Age was significantly associated with glycaemic goals. A greater proportion (62%) of parents in the younger group (< 12) reported the widest blood glucose range (80–180 mg/dl, 4.4–10 mmol/l) as their goal, compared with parents in the older group (≥ 12; 41%, P = 0.01). Similarly, 57% of parents in the younger group reported the widest blood glucose range as their physician’s goal, compared with 41% of parents in the older group (P = 0.06). With respect to HbA1c goals, 88% of parents in the younger group reported HbA1c goals ≤ 8%, compared with 73% of parents in the older group (P = 0.02). A similar, although non-significant, pattern emerged for parents’ reports of physicians’ HbA1c goals.
Duration of diabetes was not related to glycaemic goals. Frequency of blood glucose monitoring was not related to blood glucose goals but was related to HbA1c goals. The monitoring frequency was significantly higher when parents reported HbA1c goals ≤ 8% vs. > 8% (3.9 ± 1.2 vs. 3.4 ± 1.0 times/day, P = 0.03) and when parents reported physicians’ HbA1c goals ≤ 8% vs. > 8% (3.9 ± 1.2 vs. 3.5 ± 1.0 times/day, P = 0.04).
Most parents’ goals matched parents’ perceptions of physicians’ goals for both blood glucose (69% agreement) and HbA1c (88% agreement) (both P < 0.0001).

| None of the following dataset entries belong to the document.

==> src/rtl/seg7_pkg.sv <==
// Shared constants and helpers for the paged 7-segment display scanner.
package seg7_pkg;

  localparam int unsigned DIGITS = 4;
  localparam int unsigned PAGES  = 4;

  localparam logic [6:0] SEG_BLANK = 7'h7F;
  localparam logic [6:0] SEG_DASH  = 7'h3F;

  // Active-low {g,f,e,d,c,b,a}; A-E render as a dash, F as blank.
  function automatic logic [6:0] seg7_decode(input logic [3:0] bcd);
    logic [6:0] seg;
    case (bcd)
      4'h0:    seg = 7'h40;
      4'h1:    seg = 7'h79;
      4'h2:    seg = 7'h24;
      4'h3:    seg = 7'h30;
      4'h4:    seg = 7'h19;
      4'h5:    seg = 7'h12;
      4'h6:    seg = 7'h02;
      4'h7:    seg = 7'h78;
      4'h8:    seg = 7'h00;
      4'h9:    seg = 7'h10;
      4'hF:    seg = SEG_BLANK;
      default: seg = SEG_DASH;
    endcase
    return seg;
  endfunction

  // Nearest valid page above cur (wrapping); cur itself when no other page is valid.
  function automatic logic [1:0] next_valid_page(input logic [3:0] valid,
                                                 input logic [1:0] cur);
    logic [1:0] idx;
    logic [1:0] sel;
    sel = cur;
    for (int i = 3; i >= 1; i--) begin
      idx = cur + 2'(i);
      if (valid[idx]) sel = idx;
    end
    return sel;
  endfunction

endpackage

==> src/rtl/bcd_to_seg7.sv <==
// Combinational nibble to active-low 7-segment decoder.
module bcd_to_seg7
  import seg7_pkg::*;
(
  input  logic [3:0] i_bcd,
  output logic [6:0] o_seg_c
);

  assign o_seg_c = seg7_decode(i_bcd);

endmodule

==> src/rtl/seg7_page_scan.sv <==
// Rotates four status pages on synchronized clk7seg ticks and time-multiplexes
// the four digits with a blanking window at the start of each slot.
module seg7_page_scan
  import seg7_pkg::*;
#(
  parameter int unsigned SCAN_DIV   = 12500,
  parameter int unsigned BLANK_CYC  = 2,
  parameter int unsigned PAGE_TICKS = 3
) (
  input  logic        clk,
  input  logic        reset,
  input  logic        clk7seg,
  input  logic [63:0] page_bcd,
  input  logic [3:0]  page_valid,
  input  logic        hold,
  output logic [6:0]  seg,
  output logic [3:0]  dig_en,
  output logic [1:0]  page_idx
);

  localparam int unsigned SCAN_W = (SCAN_DIV > 1)   ? $clog2(SCAN_DIV)   : 1;
  localparam int unsigned TICK_W = (PAGE_TICKS > 1) ? $clog2(PAGE_TICKS) : 1;

  logic              r_sync1;
  logic              r_sync2;
  logic              r_prev;
  logic [1:0]        r_fill;
  logic              r_armed;
  logic [TICK_W-1:0] r_tick_cnt;
  logic [1:0]        r_page_idx;
  logic [SCAN_W-1:0] r_scan_cnt;
  logic [1:0]        r_dig_idx;
  logic [6:0]        r_seg;
  logic [3:0]        r_dig_en;

  logic              w_tick;
  logic              w_none_valid;
  logic [1:0]        w_next_page;
  logic [5:0]        w_nib_lsb;
  logic [3:0]        w_nibble;
  logic [6:0]        w_seg_dec;
  logic              w_blank;

  // A tick needs a low level seen after the pipeline filled, so a level
  // already high when reset releases never produces a tick.
  always_ff @(posedge clk or posedge reset) begin
    if (reset) begin
      r_sync1 <= 1'b0;
      r_sync2 <= 1'b0;
      r_prev  <= 1'b0;
      r_fill  <= 2'b00;
      r_armed <= 1'b0;
    end else begin
      r_sync1 <= clk7seg;
      r_sync2 <= r_sync1;
      r_prev  <= r_sync2;
      r_fill  <= {r_fill[0], 1'b1};
      r_armed <= r_armed | (r_fill[1] & ~r_sync2);
    end
  end

  assign w_tick       = r_armed & r_sync2 & ~r_prev;
  assign w_none_valid = (page_valid == 4'b0000);
  assign w_next_page  = next_valid_page(page_valid, r_page_idx);

  // Invalid-page jump takes priority over ticks and ignores hold.
  always_ff @(posedge clk or posedge reset) begin
    if (reset) begin
      r_tick_cnt <= '0;
      r_page_idx <= 2'd0;
    end else if (!w_none_valid) begin
      if (!page_valid[r_page_idx]) begin
        r_page_idx <= w_next_page;
        r_tick_cnt <= '0;
      end else if (w_tick && !hold) begin
        if (r_tick_cnt == TICK_W'(PAGE_TICKS - 1)) begin
          r_tick_cnt <= '0;
          r_page_idx <= w_next_page;
        end else begin
          r_tick_cnt <= r_tick_cnt + TICK_W'(1);
        end
      end
    end
  end

  always_ff @(posedge clk or posedge reset) begin
    if (reset) begin
      r_scan_cnt <= '0;
      r_dig_idx  <= 2'd0;
    end else if (r_scan_cnt == SCAN_W'(SCAN_DIV - 1)) begin
      r_scan_cnt <= '0;
      r_dig_idx  <= r_dig_idx + 2'd1;
    end else begin
      r_scan_cnt <= r_scan_cnt + SCAN_W'(1);
    end
  end

  assign w_nib_lsb = {r_page_idx, r_dig_idx, 2'b00};
  assign w_nibble  = page_bcd[w_nib_lsb +: 4];
  assign w_blank   = (r_scan_cnt < SCAN_W'(BLANK_CYC)) || w_none_valid;

  bcd_to_seg7 u_dec (
    .i_bcd   (w_nibble),
    .o_seg_c (w_seg_dec)
  );

  always_ff @(posedge clk or posedge reset) begin
    if (reset) begin
      r_seg    <= SEG_BLANK;
      r_dig_en <= 4'b1111;
    end else if (w_blank) begin
      r_seg    <= SEG_BLANK;
      r_dig_en <= 4'b1111;
    end else begin
      r_seg    <= w_seg_dec;
      r_dig_en <= ~(4'b0001 << r_dig_idx);
    end
  end

  assign seg      = r_seg;
  assign dig_en   = r_dig_en;
  assign page_idx = r_page_idx;

endmodule

==> config.mk <==
export PLATFORM = sky130hd
export DESIGN_NAME = seg7_page_scan
export DESIGN_NICKNAME = d
export VERILOG_FILES = /design/src/rtl/seg7_pkg.sv /design/src/rtl/bcd_to_seg7.sv /design/src/rtl/seg7_page_scan.sv
export SDC_FILE = /design/constraint.sdc
export NUM_CORES = 1
export LEC_CHECK = 0
export ABC_AREA = 1
export BUFFER_PORTS_ARGS = -buffer_cell sky130_fd_sc_hd__buf_2
export CAP_MARGIN = 25
export CELL_PAD_IN_SITES_DETAIL_PLACEMENT = 0
export CELL_PAD_IN_SITES_GLOBAL_PLACEMENT = 1
export CORE_MARGIN = 2
export CORE_UTILIZATION = 35
export CTS_CLUSTER_DIAMETER = 80
export CTS_CLUSTER_SIZE = 10
export DETAILED_ROUTE_END_ITERATION = 6
export PLACE_DENSITY = 0.83
export SYNTH_ARGS = -nofsm -noshare
export SYNTH_HDL_FRONTEND = slang
export SYNTH_HIERARCHICAL = 1
export SYNTH_SLANG_ARGS = --single-unit
==> constraint.sdc <==
create_clock -name clk -period 2.2 [get_ports clk]
set_input_delay 0.22 -clock clk [delete_from_list [all_inputs] [get_ports clk]]
set_output_delay 0.22 -clock clk [all_outputs]
set_load 0.02 [all_outputs]
==> flow_summary.yaml, run 1 <==
die:
  die_area_mm2: 0.00821
  fp.dieH_um: 90.6
  initial_utilization_pct: 36.2
  io_pins: 85
  die_x_um: 90.6
  coreArea_mm2: 0.00725
  rows: 31
detailed_routing:
  route.detailed.drc: 0
  drtAntennaViolNets: 0
  num_vias: 2638
  viasPerCell: 4.61
  drt_iter0_drc: 93
  wire_per_inst_um: 11.4
  routed_wl_mm: 6.52
  drt_first_pass_iters: 4
setup_path:
  cp.required_ns: 2.44
  rr_worst_depth: 12
  crit_chain: "inv_2, o21ai_0, o22ai_1, nand2_1, nand4_1, inv_1, ha_1, nand2_1, nand3_1, nand2_1, inv_1, nand2_1"
  start_kind: "flip-flop"
  r2r_start: "r_dig_idx[0]"
  r2r-end: "seg[3]"
  arrival_ns: 2.32
  critPathCaptureType: "flip-flop"
  critPathMostFrequentCell: "nand2_1"
  crit_path_max_incr_delay_ns: 0.40
  cpMaxStageDelayCell: "dfrtp_1"
  reg2reg_slack_ns: 0.12
  critical_path_class: "flip-flop to flip-flop"
  worstPathMaxFanout: 29
cts:
  post_cts_buffers: 0
  cts_tree: "built"
  clk_latency_ns: 0.29
  clkSinkCount: 37
  clkTransAtPathRegs_ns: 0.08
  cts_root_buffer: "clkbuf_8"
  numCtsBuffers: 5
  cts_buffer_depth: 2
  cts_max_level: 2
placement:
  postPlaceCellArea_mm2: 0.00317
  gp_congestion: 0.837
  pre_cts_ws_ns: 0.170
  portBuffers: 84
  dp_hpwl_mm: 5.18
hold_path:
  whs_endpoint: "r_sync1"
  hp-start: "clk7seg"
  hp-class: "input port to flip-flop"
  hold_depth: 1
grt:
  first_global_vias: 2536
  grt_first_pass_wirelength_mm: 11.3
  grt_use_total_pct: 16.3
  grt_overflow: 0
  antenna_found_initial: 0
  grt_max_degree: 35
flow_run:
  max_cap_violations: 0
logic_synthesis:
  synth-seq-cells: 37
  yosysUniqueCellTypes: 34
  synth_edf_count: 0
  netlist_area_mm2: 0.00263
  syn_avg_cell_area_um2: 6.88
  yosysWarnings: 6
  synth_nets: 464
  async_flop_share_pct: 100
  yosysSeqAreaShare_pct: 35.8
  ys.flop_type: "dfrtp_1"
  synth_cells: 382
power_and_ir_drop:
  leakage_nw: 1.79
  power_mw: 2.85
  seqPwrFrac_pct: 31.6
  p_sw_mw: 1.27
  p_int_mw: 1.58
  pwr-share-comb_pct: 51.8
  vdd_drop_max_uv: 323
  power.density_mw_per_mm2: 870
  netSwitchingFraction_pct: 44.7
  power.clock.fraction_pct: 16.6
timing:
  fin_ws_ns: 0.120
  fin_skew_ns: 0.0111
  setup_viol: 0
  max_clock_freq_mhz: 481
  fin_crit_sh_pct: 94.5
  hold_viol: 0
  drv_slew: 0
  rsz0062_at_grt: "yes"
  whs_ns: 0.0512
  final.min_clock_period_ns: 2.08
  setup-tns-final_ns: 0
cells_and_area:
  drive_gt1_share_pct: 29.6
  final_cell_mix: "nand2_1 (104), buf_2 (84), nor2_1 (53), inv_1 (42), o21ai_0 (35)"
  diodes: 0
  fin_nets: 554
  design_area_mm2: 0.00327
  syn2layout_area_growth_pct: 24.7
  mostFrequentLayoutCell: "nand2_1"
outcome:
  outcome: "finished clean"
## metal layers
layer / routed length, um / GRT usage (%)
met4: 4 / 2.31
met5: 0 / 0
met3: 359 / 3.01
met1: 3230 / 22.9
met2: 2930 / 26.7
## worst max-delay path by stage
stage / endpoint / startpoint / cells past startpoint / slack (ns)
finish: seg[3] / r_dig_idx[0] / 12 / 0.12
detailed placement: seg[3] / r_dig_idx[0] / 12 / 0.17
CTS: seg[3] / r_dig_idx[0] / 12 / 0.15
global placement: seg[3] / r_dig_idx[1] / 12 / 0.24
global route: seg[2] / r_dig_idx[0] / 11 / -0.01
floorplan: seg[3] / r_dig_idx[1] / 13 / 0.35
## critical path: cells and delay by family, from the launching register on
kind	cells	cell delay, ns
fa+ha+maj	1	0.30
flops	1	0.40
compound gates	2	0.31
buf+inv	3	0.49
simple gates	6	0.53
## through the flow
stage / util (%) / instances
3_5_place_dp: 43.8 / 563
6_report: 45.1 / 572
5_1_grt: 45.1 / 572
3_3_place_gp: 43.8 / 563
4_1_cts: 45.1 / 572
2_1_floorplan: - / 382
## registers in the layout, indices dropped and copies added, names as in the netlist
register,cells
dig_en,4
r_armed,1
r_sync1,1
r_sync2,1
page_idx,2
r_dig_idx,2
r_tick_cnt,2
r_scan_cnt,14
seg,7
r_prev,1
r_fill,2
## Yosys cell counts (2+ instances only)
cell      count  area share (%)
o21ai_1       4            0.76
inv_1        43             6.1
nand2_2       6             1.4
inv_2         6            0.86
nor2_2        6             1.4
a21oi_1       2            0.38
xor2_1        7             2.3
nand3_1      17             3.2
ha_1         10             4.8
buf_2         5            0.95
clkbuf_1      2            0.29
nand4_1       5             1.2
dfstp_2      11              11
dfrtp_1      26              25
nor3_1        7             1.3
o21ai_0      35             6.7
o22ai_1      16             3.8
nand3_2       2            0.76
nor2_1       53             7.6
nand2_1     104              15
nand2_4       2            0.86
## power by group through the flow
stage / clock [mW] / sequential, mW / combinational [mW]
floorplan: 0 / 1.02 / 1.03
global placement: 0 / 0.911 / 1.48
detailed placement: 0 / 0.913 / 1.48
CTS: 0.494 / 0.901 / 1.49
global route: 0.520 / 0.917 / 1.71
finish: 0.474 / 0.899 / 1.48
## cell families after synthesis
| kind of cell | synth area share [%] |
|---|---|
| xor gates and xnor gates | 2.33 |
| AOI/OAI and AO/OA | 13.0 |
| DFF | 35.8 |
| buffers and inverters | 9.15 |
| other | 0.143 |
| and+or+nand+nor | 34.9 |
| adders and majority gates | 4.76 |
## final cells by class
class / instances / area (um2)
inverter: 49 / 188
multi-input combinational: 286 / 1450
clock inverter: 3 / 17.5
clock buffer: 5 / 68.8
sequential: 37 / 940
timing repair buffer: 93 / 490
tap: 99 / 124
fill: 780 / 3980
## what timing repair did
| action | in CTS | in global routing |
|---|---|---|
| hold buffers | 1 | 0 |
| endpoints found under the setup margin | 0 | 6 |
| gates resized for setup | 0 | 1 |
| hold endpoints to repair | 6 | 0 |
Note: power is estimated with default switching activity, not from simulation.
==> inputs of run 2 (changes only) <==
SYNTH_HIERARCHICAL = default   (was 1)
==> flow_summary.yaml, run 2 <==
timing:
  drv_slew: 0
  fin_skew_ns: 0.00869
  fin_crit_sh_pct: 87.8
  whs_ns: 0.0103
  setup_viol: 0
  hold_viol: 0
  setup-tns-final_ns: 0
  rsz0062_at_grt: "no"
  final.min_clock_period_ns: 1.93
  max_clock_freq_mhz: 518
detailed_routing:
  routed_wl_mm: 6.63
  drtAntennaViolNets: 0
  route.detailed.drc: 0
  num_vias: 2707
  drt_first_pass_iters: 4
  wire_per_inst_um: 11.0
  drt_iter0_drc: 126
  viasPerCell: 4.47
power_and_ir_drop:
  p_int_mw: 1.64
  p_sw_mw: 1.20
  pwr-share-comb_pct: 46.9
  leakage_nw: 1.94
  netSwitchingFraction_pct: 42.2
  power.clock.fraction_pct: 21.1
  seqPwrFrac_pct: 32.0
  vdd_drop_max_uv: 566
  power.density_mw_per_mm2: 853
logic_synthesis:
  synth_nets: 500
  netlist_area_mm2: 0.00272
  synth.most_common_cell: "nand2_1"
  yosysSeqAreaShare_pct: 34.5
  yosys.area.top_type: "dfrtp_1"
  yosysWarnings: 0
  synth_edf_count: 0
  synth_common_cells: "nand2_1 (139), inv_1 (77), nor2_1 (41)"
  async_flop_share_pct: 100
  synth_cells: 418
  syn_avg_cell_area_um2: 6.52
  ys.flop_type: "dfrtp_1"
  synth-seq-cells: 37
  yosysUniqueCellTypes: 32
  synth_top_area_share_pct: 23.9
  synth_area_leaders: "dfrtp_1 (24%), nand2_1 (19%), dfstp_2 (11%), inv_1 (11%), nor2_1 (5.6%)"
die:
  io_pins: 85
  coreArea_mm2: 0.00765
  rows: 32
  die_area_mm2: 0.00850
  fp.dieH_um: 92.2
  initial_utilization_pct: 35.6
  die_x_um: 92.2
setup_path:
  worstPathMaxFanout: 7
  arrival_ns: 2.14
  critPathCaptureType: "flip-flop"
  critical_path_class: "flip-flop to flip-flop"
  cp.required_ns: 2.41
  start_kind: "flip-flop"
cells_and_area:
  syn2layout_area_growth_pct: 22.2
  drive_gt1_share_pct: 24.1
  largest_reg_flops: 14
  fin_nets: 584
  final_cell_mix: "nand2_1 (139), buf_2 (84), inv_1 (77), nor2_1 (41), nand3_1 (29)"
  largest-register: "r_scan_cnt"
  diodes: 0
  mostFrequentLayoutCell: "nand2_1"
flow_run:
  max_cap_violations: 0
grt:
  antenna_found_initial: 0
  grt_overflow: 0
  grt_first_pass_wirelength_mm: 11.4
  grt_max_degree: 38
  grt_use_total_pct: 16.2
  first_global_vias: 2532
outcome:
  outcome: "finished clean"
cts:
  clkTransAtPathRegs_ns: 0.08
  cts_hold_buf: 0
  numCtsBuffers: 5
  cts_tree: "built"
  clkSinkCount: 37
  post_cts_buffers: 0
  cts_buffer_depth: 2
  cts_root_buffer: "clkbuf_8"
  clk_latency_ns: 0.29
  cts_max_level: 2
  cts_resized: 0
hold_path:
  hp-class: "input port to asynchronous set/reset pin"
placement:
  dp_hpwl_mm: 5.09
  gp_congestion: 0.783
  portBuffers: 84
## run 2: cell families (layout without fill, tap and decap cells)
group | count (synthesis) | count (layout) | synth area share (%)
simple gates | 231 | 231 | 35.3
buf+inv | 91 | 176 | 15.1
compound gates | 45 | 45 | 9.37
flops | 37 | 37 | 34.5
fa+ha+maj | 10 | 10 | 4.59
xor+xnor | 3 | 3 | 0.965
other cells | 1 | 1 | 0.138
## run 2: worst paths after layout
kind	start	to	slack (ns)	cells past startpoint
max	r_dig_idx[0]	seg[0]	0.27	14
min reg2reg	r_sync1	r_sync2	0.36	0
max in group asynchronous	reset	dig_en[1]	1.82	3
max reg2reg	r_dig_idx[0]	seg[0]	0.27	14
min	reset	r_sync1	0.01	3
min in group clk	clk7seg	r_sync1	0.03	1
## run 2: final cells by class
cell class / instances / area (um2)
Sequential cell: 37 / 940
Tap cell: 102 / 128
Timing Repair Buffer: 88 / 463
Clock inverter: 3 / 46.3
Clock buffer: 5 / 68.8
Inverter: 80 / 310
Multi-Input combinational cell: 290 / 1370
Fill cell: 812 / 4320
## run 2: through the flow
stage          cell area [um2]  worst slack, ns  power (mW)  cells  utilization (%)
2_1_floorplan             2720            0.438        1.91    418                -
3_3_place_gp              3210            0.337        2.26    597             42.0
3_5_place_dp              3210            0.282        2.26    597             42.0
4_1_cts                   3330            0.236        2.88    605             43.5
5_1_grt                   3330           0.0453        3.11    605             43.5
6_report                  3330            0.268        2.84    605             43.5
## run 2: worst max-delay path, cell delays in order, from the launching register on
cell	delay, ns
dfrtp_1	0.48
buf_4	0.21
nor2_1	0.10
nor2_1	0.04
o21ai_0	0.07
nand2_1	0.08
nand2_1	0.06
nand2_1	0.06
nor2_2	0.22
inv_1	0.09
ha_1	0.18
inv_1	0.05
nand2_1	0.06
nand3_1	0.09
nand2_1	0.06
## run 2: layer usage
metal  global-route usage (%)  part of all wire (%)  up-vias
li1                         -                     -     1437
met1                     21.8                    48     1178
met2                     27.0                    44       85
met3                     3.20                   6.2        7
met4                     3.48                  0.89        0
met5                        0                     0        -
## run 2: power by group through the flow
| stage | clock network (mW) | logic (mW) | registers (mW) |
|---|---|---|---|
| 2_1_floorplan | 0 | 0.901 | 1.01 |
| 3_3_place_gp | 0 | 1.33 | 0.925 |
| 3_5_place_dp | 0 | 1.34 | 0.917 |
| 4_1_cts | 0.616 | 1.35 | 0.910 |
| 5_1_grt | 0.640 | 1.54 | 0.927 |
| 6_report | 0.598 | 1.33 | 0.908 |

There was no difference by age group for blood glucose goal concordance (younger, 67% agreement; older, 70% agreement) or HbA1c goal concordance (younger, 85% agreement; older, 89% agreement).
We aimed to evaluate the relationship between parents’ glycaemic goals and their children’s glycaemic control. the HbA1c level was modestly associated with parents’ blood glucose goals; it was higher, although not significantly, only at the highest blood glucose goal ≥ 180 mg/dl. However, HbA1c was associated with parents’ HbA1c goals and parents’ perceptions of physicians’ HbA1c goals. Youth HbA1c was lower when parents reported HbA1c goals ≤ 64 mmol/mol (8%) (67±14 mmol/mol, 8.3 ± 1.2%) vs. > 64mmol/mol (8%) (76±20 mmol/mol, 9.1 ± 1.8%). However, owing to the cross-sectional study design, we do not know if parents set glycaemic goals based upon their child’s actual HbA1c rather than recommended targets; longitudinal studies are needed to determine directionality of this relationship. It was also notable that about one in six parents (16%) were unaware of their physician’s HbA1c goal.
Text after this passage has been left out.